___ MATERIAL PROVIDED ___

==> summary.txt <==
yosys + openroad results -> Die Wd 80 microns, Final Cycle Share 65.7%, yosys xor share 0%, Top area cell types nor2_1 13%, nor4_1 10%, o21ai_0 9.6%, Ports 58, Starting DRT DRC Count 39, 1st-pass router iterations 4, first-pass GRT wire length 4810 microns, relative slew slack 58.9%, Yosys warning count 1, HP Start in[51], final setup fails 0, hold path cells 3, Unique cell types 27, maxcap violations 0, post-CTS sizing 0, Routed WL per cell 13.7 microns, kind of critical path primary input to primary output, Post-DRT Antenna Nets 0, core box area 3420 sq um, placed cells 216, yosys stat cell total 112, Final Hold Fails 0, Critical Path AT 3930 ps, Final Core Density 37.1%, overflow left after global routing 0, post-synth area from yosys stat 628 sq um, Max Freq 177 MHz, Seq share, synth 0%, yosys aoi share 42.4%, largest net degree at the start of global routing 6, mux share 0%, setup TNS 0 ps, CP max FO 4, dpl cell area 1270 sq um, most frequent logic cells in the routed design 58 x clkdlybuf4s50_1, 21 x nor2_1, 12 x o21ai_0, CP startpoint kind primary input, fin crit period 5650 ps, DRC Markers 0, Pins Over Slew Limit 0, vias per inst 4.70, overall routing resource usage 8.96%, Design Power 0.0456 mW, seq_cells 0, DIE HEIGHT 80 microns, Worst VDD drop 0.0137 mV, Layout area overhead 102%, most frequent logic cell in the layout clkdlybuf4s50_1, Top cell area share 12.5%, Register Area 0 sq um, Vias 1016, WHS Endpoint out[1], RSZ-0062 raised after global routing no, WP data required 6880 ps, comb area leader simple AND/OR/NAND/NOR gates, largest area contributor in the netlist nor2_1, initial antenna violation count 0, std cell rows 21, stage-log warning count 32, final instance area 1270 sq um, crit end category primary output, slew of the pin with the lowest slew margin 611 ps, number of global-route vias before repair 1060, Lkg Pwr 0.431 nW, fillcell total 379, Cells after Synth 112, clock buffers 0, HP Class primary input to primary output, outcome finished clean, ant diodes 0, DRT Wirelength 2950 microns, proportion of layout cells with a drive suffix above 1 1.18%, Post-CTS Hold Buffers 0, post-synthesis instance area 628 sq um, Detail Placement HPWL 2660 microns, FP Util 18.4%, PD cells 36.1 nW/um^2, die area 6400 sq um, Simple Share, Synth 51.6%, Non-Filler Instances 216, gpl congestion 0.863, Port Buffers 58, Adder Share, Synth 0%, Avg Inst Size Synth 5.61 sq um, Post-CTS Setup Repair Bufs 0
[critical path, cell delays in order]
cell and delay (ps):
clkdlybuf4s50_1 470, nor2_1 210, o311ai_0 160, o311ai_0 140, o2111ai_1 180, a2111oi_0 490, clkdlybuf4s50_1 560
[./config.mk]
export PLATFORM = sky130hd
export DESIGN_NAME = sd_card
export DESIGN_NICKNAME = sd_card
export VERILOG_FILES = /design/flow/design.v
export SDC_FILE = /design/flow/constraint.sdc
export NUM_CORES = 4
export LEC_CHECK = 1
export CORE_AREA = 10 10 109 109
export DIE_AREA = 0 0 119 119
[./constraint.sdc]
current_design sd_card

set clk_period 4.2
set clk_io_pct 0.2

create_clock -name clk0 -period $clk_period [get_ports {clk}]

set non_clock_inputs [all_inputs -no_clocks]
set_input_delay [expr $clk_period * $clk_io_pct] -clock clk0 $non_clock_inputs
set_output_delay [expr $clk_period * $clk_io_pct] -clock clk0 [all_outputs]
[./design.v]
`timescale 1ns / 1ps
module sd_card(
  output cs,
  output sclk,
  output mosi,
  input  miso,
  input  clk,
  input  rst,
  input  rd_req,                
  input  [31:0] block_addr,     
  output reg init_finish,       
  output reg [7:0] dout,        
  output reg sd_valid           
);
	wire [0:8*140-1] fake_data;
	assign fake_data={
	 "MATX_TAG",8'h0D,8'h0A,
	 "4F",8'h0D,8'h0A,
	 "7E",8'h0D,8'h0A,
	 "57",8'h0D,8'h0A,
	 "0F",8'h0D,8'h0A,
	 "14",8'h0D,8'h0A,
	 "53",8'h0D,8'h0A,
	 "66",8'h0D,8'h0A,
	 "62",8'h0D,8'h0A,
	 "46",8'h0D,8'h0A,
	 "10",8'h0D,8'h0A,
	 "21",8'h0D,8'h0A,
	 "22",8'h0D,8'h0A,
	 "65",8'h0D,8'h0A,
	 "50",8'h0D,8'h0A,
	 "45",8'h0D,8'h0A,
	 "15",8'h0D,8'h0A,
	 "72",8'h0D,8'h0A,
	 "31",8'h0D,8'h0A,
	 "4C",8'h0D,8'h0A,
	 "4D",8'h0D,8'h0A,
	 "26",8'h0D,8'h0A,
	 "6E",8'h0D,8'h0A,
	 "2E",8'h0D,8'h0A,
	 "30",8'h0D,8'h0A,
	 "33",8'h0D,8'h0A,
	 "39",8'h0D,8'h0A,
	 "5C",8'h0D,8'h0A,
	 "69",8'h0D,8'h0A,
	 "7B",8'h0D,8'h0A,
	 "21",8'h0D,8'h0A,
	 "4C",8'h0D,8'h0A,
	 "54",8'h0D,8'h0A,
	 8'h0D,8'h0A
	};
	assign cs = 0;
	assign sclk = 0;
	assign mosi = 0;
	reg [9:0] counter;
	reg [1:0] prepare;
	initial begin
	  init_finish = 1;
		counter = 0;
	end
	always @(posedge clk) begin
		if(rd_req) begin
		 counter <= 0;
		 sd_valid <= 0;
		 prepare <= 1;
		end
		else begin
		 if(prepare == 2) begin
		  prepare <= 1;
			if(counter < 512) begin
				dout <= block_addr==32'h2005 ? fake_data[{counter, 3'b000} +: 8] : 8'h00;
				counter <= counter + 1;
				sd_valid <= 1;
			end
		 end
		 else begin
		  prepare <= prepare + 1;
		  sd_valid <= 0;
		 end
		end
	end
endmodule
[./run.sh]
#!/bin/bash
# OpenROAD 26Q1-2900-gdf79404cd8, Yosys 0.63+post, stock flow scripts
make -C /OpenROAD-flow-scripts/flow DESIGN_CONFIG=/design/flow/config.mk WORK_HOME=/design/flow/orfs finish
==> run notes <==
Update from the flow run.

The flow ran to the end, and the final reports show no timing, DRC or antenna violations. The clock net in this run drives a total of 20 sinks. In this run the static leakage power is ~0.84 nW.

The per-cell via count in the routed design is 4.91. The slew at the pin with the worst max-slew slack is ~920 ps. The overall routing resource usage is 0.0750. The number of gates resized after CTS was 0. The maximum fanout encountered on the critical timing path is 14. The leftover overflow at the end of global routing is 0. The core occupancy in the finished layout is 0.264.

The number of warnings issued by yosys is 1. The number of input and output port buffers inserted is between 40 and 50. The number of buffers inserted by hold repair at cts is 0. The number of library cell types mapped by synthesis is 60. The reg-to-reg critical path startpoint is counter[3]. The maximum vdd drop is ~110 uV. The count of pins on the block boundary is roughly 50.

The highest clock rate this design can be run at is roughly 340 MHz. For this design the ratio of total power to cell area is roughly 160 nW/um^2. For this run, the register share of the synthesized area comes to 0.233. The synthesis report names the predominant flop master as sky130_fd_sc_hd__dfxtp_1. The critical hold path startpoint is prepare[0].

The count of state elements after synthesis is 20. Setup repair after global routing left no endpoint under its margin. The number of cells on the worst hold path is listed as 2. Across all checked pins, the minimum headroom to the slew limit is 0.380. The number of global-route vias before repair is ~1900. The critical path startpoint category is a flip-flop. The synthesized instance count is around 280. For this run, the slowest stage of the critical path takes around 800 ps. The required arrival time at the worst endpoint is between 4000 and 5000 ps. The maximum clock insertion buffer count is 2. The endpoint identified for the worst register-to-register timing path is dout[2]. The average cell area after synthesis is between 7 and 8 sq um. Subtracting the final worst setup slack from the clock period gives between 2000 and 3000 ps. The script logs the mean routed wire length per placed instance as approximately 13 um. The CTS H-tree depth is 1. In this run, synthesis inferred 7 flip-flops with an integrated enable.

The tool flagged a number of max-cap violations equal to 0. Of the available clock period, the critical path in the final layout requires 0.699. Buffers added to address setup during post-CTS repair amount to 0.

The final timing report counts setup violations totalling 0. For reference, the placement row count at floorplan is 36. The stage logs contain a warning count of 27. In the CTS report, the clock slew at the register clock pins of the worst setup and hold paths is listed as 70 ps. For this run the detailed placement stage logged an HPWL of 4190 um. Detailed routing placed a total of between 600 and 700 um of wire on met3. The global-route wire length before repair is between 9000 and 10000 um. Per the Yosys statistics, synthesis produced ~280 cells. The data arrival time reported for the critical path is roughly 2900 ps. The worst register-to-register path depth is 7. Pins over their slew limit in the final report were tallied at 0. Walking the worst path, the cells encountered are ha_1, xnor2_1, nand2_1, a21oi_1, a221oi_1, o311ai_0, o21ai_0. The total area inside the core boundary comes to approximately 9600 sq um. The iteration-0 DRC count of the detailed router is 105. The synthesized area is 2020 sq um. The die span in x is approximately 120 um. The setup slack of the most critical reg-to-reg path is around 1300 ps. The synthesis report lists the most area-consuming cells as sky130_fd_sc_hd__dfxtp_1 13%, sky130_fd_sc_hd__edfxtp_1 10%, sky130_fd_sc_hd__o21ai_0 5.5%. STA classifies the critical path endpoint as a flip-flop. The cell with the largest stage delay on the worst path is sky130_fd_sc_hd__xnor2_1. Among all cell types in the netlist, the one instantiated most often is sky130_fd_sc_hd__nor2_1. The path class of the tightest hold or removal check is reg2reg. The floorplan utilization is 0.210. The die height is roughly 120 um. Counting flops with an async set or reset pin after synthesis yields a share of 0. Per the detail_route report, the via count comes to 2122. The commonest cells after synthesis are 26 x sky130_fd_sc_hd__nor2_1, 25 x sky130_fd_sc_hd__nand2_1, 22 x sky130_fd_sc_hd__o21ai_0. The number of optimization iterations in the first detailed-route pass is 4.

Clock tree synthesis inserted a total of 3 buffers. The die covers roughly 14000 sq um. The hold-critical path endpoint is prepare[0]. Signal routing reaches up to met4. Per the detailed-route log, wirelength across all metal layers totals about 5600 um. Between clock sinks in the finished design, the worst skew comes to around 0.94 ps.

Fill cells in the final layout number roughly 1100. Routability-driven placement finished with a final weighted congestion of 0.916. Once detail routing completed, the nets flagged for antenna violations numbered 0. The fraction of layout cells with a size suffix above 1 is 0.0569.

Looking at area per cell type in the netlist, the leader is sky130_fd_sc_hd__dfxtp_1. The worst setup path is of the reg2reg kind. The skew report gives the latency at the later pin of the worst-skew pair as 250 ps. The detailed-route DRC error count is 0. Entering global routing, the biggest net connects 37 pins.

After synthesis, the chip area reported by Yosys is between 2000 and 2500 sq um. Looking at the clock tree report, the root buffer type is sky130_fd_sc_hd__clkbuf_8. The total negative setup slack is 0 ps. In the per-layer breakdown of the detailed-route log, met1 shows 2580 um. Counting endpoints that fail hold in the final report gives 0. The TritonCTS clock tree is built.

The area fraction of the largest cell type after synthesis is 0.129. The met2 layer wire length in the routed design is about 2300 um. The number of inserted diodes is 0.

The number of antenna violations at the first check in global routing came to 0. The signed area change from the synthesized netlist to the final layout is 25.8%.
[area by class of cell]
type | count | area [sq um] | share of cell area
clock buffer | 4 | 45.0 | 0.0177
inverter | 6 | 22.5 | 0.00886
multi-input combinational | 224 | 1400 | 0.549
sequential | 20 | 470 | 0.185
tap | 133 | 166 | 0.0655
timing repair buffer | 45 | 440 | 0.173
[critical path: cells and delay by family (launching register included)]
family,cells,cell delay [ps]
simple gates,1,240
fa+ha+maj,1,400
xor+xnor,1,800
compound gates,4,800
flops,1,390
[stage by stage]
stage	total power, mW	instances	hold slack (ps)	setup WS, ps	cell area, sq um
2_1_floorplan	0.256	280	440	1920	2030
3_3_place_gp	0.295	428	450	1300	2500
3_5_place_dp	0.296	428	459	1270	2500
4_1_cts	0.417	432	476	1360	2540
5_1_grt	0.435	432	508	1060	2540
6_report	0.414	432	469	1270	2540
[state kept, by name (all words and copies together), names as in the netlist]
name,count
counter,10
dout,7
prepare,2
sd_valid,1
[where the power goes]
part / leakage, nW / internal, mW / switching (mW)
logic: 0.634 / 0.0489 / 0.0355
clock network: 0.0228 / 0.0672 / 0.0550
registers: 0.178 / 0.206 / 0.00147
total: 0.835 / 0.322 / 0.0919
[how the worst max path moves through the flow]
stage,to,slack [ps],cells after the start,from
global route,dout[2],1060,7,counter[3]
CTS,dout[2],1360,7,counter[3]
finish,dout[2],1270,7,counter[3]
[metal layers]
| metal | GRT usage | up-vias |
|---|---|---|
| met4 | 0.00458 | 0 |
| met2 | 0.109 | 114 |
| met1 | 0.110 | 950 |
| met3 | 0.0254 | 2 |
| met5 | 0 | - |
| li1 | - | 1056 |
[logic make-up (layout without fill, tap and decap cells)]
group	after synthesis	count (layout)	synth area share
flip-flops	20	20	0.233
adder cells (fa/ha/maj)	3	3	0.0186
AND/OR/NAND/NOR	108	108	0.277
XOR/XNOR	16	16	0.0768
AND-OR/OR-AND	88	88	0.289
buffers and inverters	36	55	0.0812
other	2	5	0.00372
multiplexers	4	4	0.0204
[cell usage in the layout (no fill, tap or decap), types with 4 or more instances in the layout]
cell type / count
sky130_fd_sc_hd__a21oi_1: 20
sky130_fd_sc_hd__a31oi_1: 4
sky130_fd_sc_hd__buf_4: 4
sky130_fd_sc_hd__clkdlybuf4s50_1: 41
sky130_fd_sc_hd__conb_1: 5
sky130_fd_sc_hd__dfxtp_1: 13
sky130_fd_sc_hd__edfxtp_1: 7
sky130_fd_sc_hd__inv_1: 6
sky130_fd_sc_hd__nand2_1: 25
sky130_fd_sc_hd__nand2b_1: 5
sky130_fd_sc_hd__nand3_1: 6
sky130_fd_sc_hd__nand4_1: 6
sky130_fd_sc_hd__nor2_1: 26
sky130_fd_sc_hd__nor2b_1: 8
sky130_fd_sc_hd__nor3_1: 9
sky130_fd_sc_hd__nor4_1: 7
sky130_fd_sc_hd__o2111ai_1: 4
sky130_fd_sc_hd__o21a_1: 4
sky130_fd_sc_hd__o21ai_0: 22
sky130_fd_sc_hd__o22ai_1: 7
sky130_fd_sc_hd__xnor2_1: 9
sky130_fd_sc_hd__xor2_1: 5
Power figures rest on the tool's default switching activity, not on a simulated workload.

___

ASSIGNMENT: Take exactly the lines from the one containing "[critical path, cell delays in order]" through the one containing "cell and delay" in the data above, and output them with nothing added.

YOUR SOLUTION:
[critical path, cell delays in order]
cell and delay (ps):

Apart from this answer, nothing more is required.